* Record excerpts:

____________

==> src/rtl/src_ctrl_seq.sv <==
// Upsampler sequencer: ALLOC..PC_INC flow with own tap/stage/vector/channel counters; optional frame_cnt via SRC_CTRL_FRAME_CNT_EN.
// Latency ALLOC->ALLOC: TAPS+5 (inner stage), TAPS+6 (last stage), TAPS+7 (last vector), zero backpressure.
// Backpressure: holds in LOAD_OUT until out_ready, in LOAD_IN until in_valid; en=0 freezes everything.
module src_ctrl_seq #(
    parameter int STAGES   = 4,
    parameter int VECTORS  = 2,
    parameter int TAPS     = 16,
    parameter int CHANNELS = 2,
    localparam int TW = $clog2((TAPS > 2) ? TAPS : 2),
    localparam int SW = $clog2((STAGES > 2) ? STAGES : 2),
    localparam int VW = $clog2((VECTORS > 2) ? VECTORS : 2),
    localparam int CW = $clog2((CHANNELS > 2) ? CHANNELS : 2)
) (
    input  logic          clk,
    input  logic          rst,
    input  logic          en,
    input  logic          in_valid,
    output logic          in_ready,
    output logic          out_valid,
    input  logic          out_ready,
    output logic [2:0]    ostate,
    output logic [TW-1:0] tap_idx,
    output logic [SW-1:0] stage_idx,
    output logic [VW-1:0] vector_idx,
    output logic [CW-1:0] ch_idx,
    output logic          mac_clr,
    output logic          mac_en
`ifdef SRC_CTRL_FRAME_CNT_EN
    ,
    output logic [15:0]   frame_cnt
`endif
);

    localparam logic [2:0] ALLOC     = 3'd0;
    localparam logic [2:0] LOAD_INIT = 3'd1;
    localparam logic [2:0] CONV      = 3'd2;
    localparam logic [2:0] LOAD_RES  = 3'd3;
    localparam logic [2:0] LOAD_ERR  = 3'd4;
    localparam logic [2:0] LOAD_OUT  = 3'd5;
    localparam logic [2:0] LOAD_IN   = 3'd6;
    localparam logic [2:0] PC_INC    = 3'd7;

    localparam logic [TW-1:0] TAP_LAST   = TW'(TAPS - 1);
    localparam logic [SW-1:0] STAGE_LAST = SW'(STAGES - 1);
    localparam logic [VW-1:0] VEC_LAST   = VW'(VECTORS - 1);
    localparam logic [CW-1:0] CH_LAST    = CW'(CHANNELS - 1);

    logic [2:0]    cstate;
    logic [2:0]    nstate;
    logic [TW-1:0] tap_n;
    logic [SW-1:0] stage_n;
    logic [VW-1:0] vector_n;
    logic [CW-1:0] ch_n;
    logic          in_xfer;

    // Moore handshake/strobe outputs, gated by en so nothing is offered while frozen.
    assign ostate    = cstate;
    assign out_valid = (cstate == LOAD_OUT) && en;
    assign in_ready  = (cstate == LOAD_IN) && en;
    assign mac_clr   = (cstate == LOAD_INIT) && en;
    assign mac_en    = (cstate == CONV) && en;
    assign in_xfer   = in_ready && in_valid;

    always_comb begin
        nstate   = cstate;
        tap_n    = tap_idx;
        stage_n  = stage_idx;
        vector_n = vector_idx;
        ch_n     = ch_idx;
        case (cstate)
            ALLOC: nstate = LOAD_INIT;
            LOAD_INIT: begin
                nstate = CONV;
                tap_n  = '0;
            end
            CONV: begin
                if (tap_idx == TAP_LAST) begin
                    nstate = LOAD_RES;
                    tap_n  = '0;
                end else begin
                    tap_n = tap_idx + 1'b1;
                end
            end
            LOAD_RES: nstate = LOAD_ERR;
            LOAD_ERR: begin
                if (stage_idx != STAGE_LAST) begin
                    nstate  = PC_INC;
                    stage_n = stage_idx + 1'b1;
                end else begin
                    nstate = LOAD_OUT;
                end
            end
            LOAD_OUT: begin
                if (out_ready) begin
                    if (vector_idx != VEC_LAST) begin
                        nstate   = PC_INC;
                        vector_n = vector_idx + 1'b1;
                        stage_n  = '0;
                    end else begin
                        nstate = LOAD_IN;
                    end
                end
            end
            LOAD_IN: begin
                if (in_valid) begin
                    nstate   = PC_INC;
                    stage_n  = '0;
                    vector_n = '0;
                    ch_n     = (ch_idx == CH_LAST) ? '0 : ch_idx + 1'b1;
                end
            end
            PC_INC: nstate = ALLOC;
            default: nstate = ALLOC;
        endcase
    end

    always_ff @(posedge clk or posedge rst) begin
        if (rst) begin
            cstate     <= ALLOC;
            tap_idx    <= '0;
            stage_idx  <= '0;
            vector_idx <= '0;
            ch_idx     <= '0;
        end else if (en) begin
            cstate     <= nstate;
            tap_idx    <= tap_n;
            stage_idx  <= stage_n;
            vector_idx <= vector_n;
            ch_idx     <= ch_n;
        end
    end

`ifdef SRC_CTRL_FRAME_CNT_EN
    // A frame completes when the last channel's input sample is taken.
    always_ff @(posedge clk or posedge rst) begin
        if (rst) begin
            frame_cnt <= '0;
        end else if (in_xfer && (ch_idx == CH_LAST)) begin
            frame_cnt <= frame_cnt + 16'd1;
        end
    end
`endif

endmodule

____________

* What the task requires:
Nothing should be dropped or changed, so repeat all of the entries exactly.

* Result for this exercise:
==> src/rtl/src_ctrl_seq.sv <==
// Upsampler sequencer: ALLOC..PC_INC flow with own tap/stage/vector/channel counters; optional frame_cnt via SRC_CTRL_FRAME_CNT_EN.
// Latency ALLOC->ALLOC: TAPS+5 (inner stage), TAPS+6 (last stage), TAPS+7 (last vector), zero backpressure.
// Backpressure: holds in LOAD_OUT until out_ready, in LOAD_IN until in_valid; en=0 freezes everything.
module src_ctrl_seq #(
    parameter int STAGES   = 4,
    parameter int VECTORS  = 2,
    parameter int TAPS     = 16,
    parameter int CHANNELS = 2,
    localparam int TW = $clog2((TAPS > 2) ? TAPS : 2),
    localparam int SW = $clog2((STAGES > 2) ? STAGES : 2),
    localparam int VW = $clog2((VECTORS > 2) ? VECTORS : 2),
    localparam int CW = $clog2((CHANNELS > 2) ? CHANNELS : 2)
) (
    input  logic          clk,
    input  logic          rst,
    input  logic          en,
    input  logic          in_valid,
    output logic          in_ready,
    output logic          out_valid,
    input  logic          out_ready,
    output logic [2:0]    ostate,
    output logic [TW-1:0] tap_idx,
    output logic [SW-1:0] stage_idx,
    output logic [VW-1:0] vector_idx,
    output logic [CW-1:0] ch_idx,
    output logic          mac_clr,
    output logic          mac_en
`ifdef SRC_CTRL_FRAME_CNT_EN
    ,
    output logic [15:0]   frame_cnt
`endif
);

    localparam logic [2:0] ALLOC     = 3'd0;
    localparam logic [2:0] LOAD_INIT = 3'd1;
    localparam logic [2:0] CONV      = 3'd2;
    localparam logic [2:0] LOAD_RES  = 3'd3;
    localparam logic [2:0] LOAD_ERR  = 3'd4;
    localparam logic [2:0] LOAD_OUT  = 3'd5;
    localparam logic [2:0] LOAD_IN   = 3'd6;
    localparam logic [2:0] PC_INC    = 3'd7;

    localparam logic [TW-1:0] TAP_LAST   = TW'(TAPS - 1);
    localparam logic [SW-1:0] STAGE_LAST = SW'(STAGES - 1);
    localparam logic [VW-1:0] VEC_LAST   = VW'(VECTORS - 1);
    localparam logic [CW-1:0] CH_LAST    = CW'(CHANNELS - 1);

    logic [2:0]    cstate;
    logic [2:0]    nstate;
    logic [TW-1:0] tap_n;
    logic [SW-1:0] stage_n;
    logic [VW-1:0] vector_n;
    logic [CW-1:0] ch_n;
    logic          in_xfer;

    // Moore handshake/strobe outputs, gated by en so nothing is offered while frozen.
    assign ostate    = cstate;
    assign out_valid = (cstate == LOAD_OUT) && en;
    assign in_ready  = (cstate == LOAD_IN) && en;
    assign mac_clr   = (cstate == LOAD_INIT) && en;
    assign mac_en    = (cstate == CONV) && en;
    assign in_xfer   = in_ready && in_valid;

    always_comb begin
        nstate   = cstate;
        tap_n    = tap_idx;
        stage_n  = stage_idx;
        vector_n = vector_idx;
        ch_n     = ch_idx;
        case (cstate)
            ALLOC: nstate = LOAD_INIT;
            LOAD_INIT: begin
                nstate = CONV;
                tap_n  = '0;
            end
            CONV: begin
                if (tap_idx == TAP_LAST) begin
                    nstate = LOAD_RES;
                    tap_n  = '0;
                end else begin
                    tap_n = tap_idx + 1'b1;
                end
            end
            LOAD_RES: nstate = LOAD_ERR;
            LOAD_ERR: begin
                if (stage_idx != STAGE_LAST) begin
                    nstate  = PC_INC;
                    stage_n = stage_idx + 1'b1;
                end else begin
                    nstate = LOAD_OUT;
                end
            end
            LOAD_OUT: begin
                if (out_ready) begin
                    if (vector_idx != VEC_LAST) begin
                        nstate   = PC_INC;
                        vector_n = vector_idx + 1'b1;
                        stage_n  = '0;
                    end else begin
                        nstate = LOAD_IN;
                    end
                end
            end
            LOAD_IN: begin
                if (in_valid) begin
                    nstate   = PC_INC;
                    stage_n  = '0;
                    vector_n = '0;
                    ch_n     = (ch_idx == CH_LAST) ? '0 : ch_idx + 1'b1;
                end
            end
            PC_INC: nstate = ALLOC;
            default: nstate = ALLOC;
        endcase
    end

    always_ff @(posedge clk or posedge rst) begin
        if (rst) begin
            cstate     <= ALLOC;
            tap_idx    <= '0;
            stage_idx  <= '0;
            vector_idx <= '0;
            ch_idx     <= '0;
        end else if (en) begin
            cstate     <= nstate;
            tap_idx    <= tap_n;
            stage_idx  <= stage_n;
            vector_idx <= vector_n;
            ch_idx     <= ch_n;
        end
    end

`ifdef SRC_CTRL_FRAME_CNT_EN
    // A frame completes when the last channel's input sample is taken.
    always_ff @(posedge clk or posedge rst) begin
        if (rst) begin
            frame_cnt <= '0;
        end else if (in_xfer && (ch_idx == CH_LAST)) begin
            frame_cnt <= frame_cnt + 16'd1;
        end
    end
`endif

endmodule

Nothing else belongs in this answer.